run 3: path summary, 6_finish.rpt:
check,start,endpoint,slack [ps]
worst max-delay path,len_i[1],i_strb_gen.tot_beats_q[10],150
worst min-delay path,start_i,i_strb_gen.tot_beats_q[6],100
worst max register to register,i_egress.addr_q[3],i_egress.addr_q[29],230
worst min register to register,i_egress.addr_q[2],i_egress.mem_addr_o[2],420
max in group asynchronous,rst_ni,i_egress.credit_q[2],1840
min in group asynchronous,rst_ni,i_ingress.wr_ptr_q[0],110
### src/fx_pkg.sv
package fx_pkg;

    // signed fixed point, 1 sign, 5 integer and 5 fraction bits
    localparam int FRAC_BITS = 5;
    localparam int INT_BITS  = 5;
    localparam int FX_W      = INT_BITS + FRAC_BITS + 1;

    typedef logic signed [FX_W-1:0] fx_t;

    localparam fx_t FX_ONE = fx_t'(1 <<< FRAC_BITS);
    localparam fx_t FX_MAX = {1'b0, {(FX_W-1){1'b1}}};
    localparam fx_t FX_MIN = {1'b1, {(FX_W-1){1'b0}}};

    // one extra bit catches the overflow
    function automatic fx_t fx_add(input fx_t a, input fx_t b);
        logic signed [FX_W:0] s;
        s = {a[FX_W-1], a} + {b[FX_W-1], b};
        if (s[FX_W] != s[FX_W-1]) begin
            return s[FX_W] ? FX_MIN : FX_MAX;
        end
        return s[FX_W-1:0];
    endfunction

    // full product, round half up on the bit below the lsb, then saturate
    function automatic fx_t fx_mul(input fx_t a, input fx_t b);
        logic signed [2*FX_W-1:0] prod;
        logic signed [2*FX_W-1:0] q;
        prod = a * b;
        q = (prod >>> FRAC_BITS) + $signed({1'b0, prod[FRAC_BITS-1]});
        if (q > FX_MAX) begin
            return FX_MAX;
        end
        if (q < FX_MIN) begin
            return FX_MIN;
        end
        return q[FX_W-1:0];
    endfunction

    // clamp(x/4 + 1/2, 0, 1)
    function automatic fx_t fx_sigmoid_hard(input fx_t x);
        fx_t t;
        t = (x >>> 2) + (FX_ONE >>> 1);
        if (t < fx_t'(0)) begin
            return '0;
        end
        if (t > FX_ONE) begin
            return FX_ONE;
        end
        return t;
    endfunction

    // clamp(x, -1, 1)
    function automatic fx_t fx_tanh_hard(input fx_t x);
        if (x > FX_ONE) begin
            return FX_ONE;
        end
        if (x < -FX_ONE) begin
            return -FX_ONE;
        end
        return x;
    endfunction

endpackage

++++++++++++++++++++

EXERCISE DIRECTIONS> Without any alteration, repeat the entire listing.

PROBLEM SOLUTION>
run 3: path summary, 6_finish.rpt:
check,start,endpoint,slack [ps]
worst max-delay path,len_i[1],i_strb_gen.tot_beats_q[10],150
worst min-delay path,start_i,i_strb_gen.tot_beats_q[6],100
worst max register to register,i_egress.addr_q[3],i_egress.addr_q[29],230
worst min register to register,i_egress.addr_q[2],i_egress.mem_addr_o[2],420
max in group asynchronous,rst_ni,i_egress.credit_q[2],1840
min in group asynchronous,rst_ni,i_ingress.wr_ptr_q[0],110
### src/fx_pkg.sv
package fx_pkg;

    // signed fixed point, 1 sign, 5 integer and 5 fraction bits
    localparam int FRAC_BITS = 5;
    localparam int INT_BITS  = 5;
    localparam int FX_W      = INT_BITS + FRAC_BITS + 1;

    typedef logic signed [FX_W-1:0] fx_t;

    localparam fx_t FX_ONE = fx_t'(1 <<< FRAC_BITS);
    localparam fx_t FX_MAX = {1'b0, {(FX_W-1){1'b1}}};
    localparam fx_t FX_MIN = {1'b1, {(FX_W-1){1'b0}}};

    // one extra bit catches the overflow
    function automatic fx_t fx_add(input fx_t a, input fx_t b);
        logic signed [FX_W:0] s;
        s = {a[FX_W-1], a} + {b[FX_W-1], b};
        if (s[FX_W] != s[FX_W-1]) begin
            return s[FX_W] ? FX_MIN : FX_MAX;
        end
        return s[FX_W-1:0];
    endfunction

    // full product, round half up on the bit below the lsb, then saturate
    function automatic fx_t fx_mul(input fx_t a, input fx_t b);
        logic signed [2*FX_W-1:0] prod;
        logic signed [2*FX_W-1:0] q;
        prod = a * b;
        q = (prod >>> FRAC_BITS) + $signed({1'b0, prod[FRAC_BITS-1]});
        if (q > FX_MAX) begin
            return FX_MAX;
        end
        if (q < FX_MIN) begin
            return FX_MIN;
        end
        return q[FX_W-1:0];
    endfunction

    // clamp(x/4 + 1/2, 0, 1)
    function automatic fx_t fx_sigmoid_hard(input fx_t x);
        fx_t t;
        t = (x >>> 2) + (FX_ONE >>> 1);
        if (t < fx_t'(0)) begin
            return '0;
        end
        if (t > FX_ONE) begin
            return FX_ONE;
        end
        return t;
    endfunction

    // clamp(x, -1, 1)
    function automatic fx_t fx_tanh_hard(input fx_t x);
        if (x > FX_ONE) begin
            return FX_ONE;
        end
        if (x < -FX_ONE) begin
            return -FX_ONE;
        end
        return x;
    endfunction

endpackage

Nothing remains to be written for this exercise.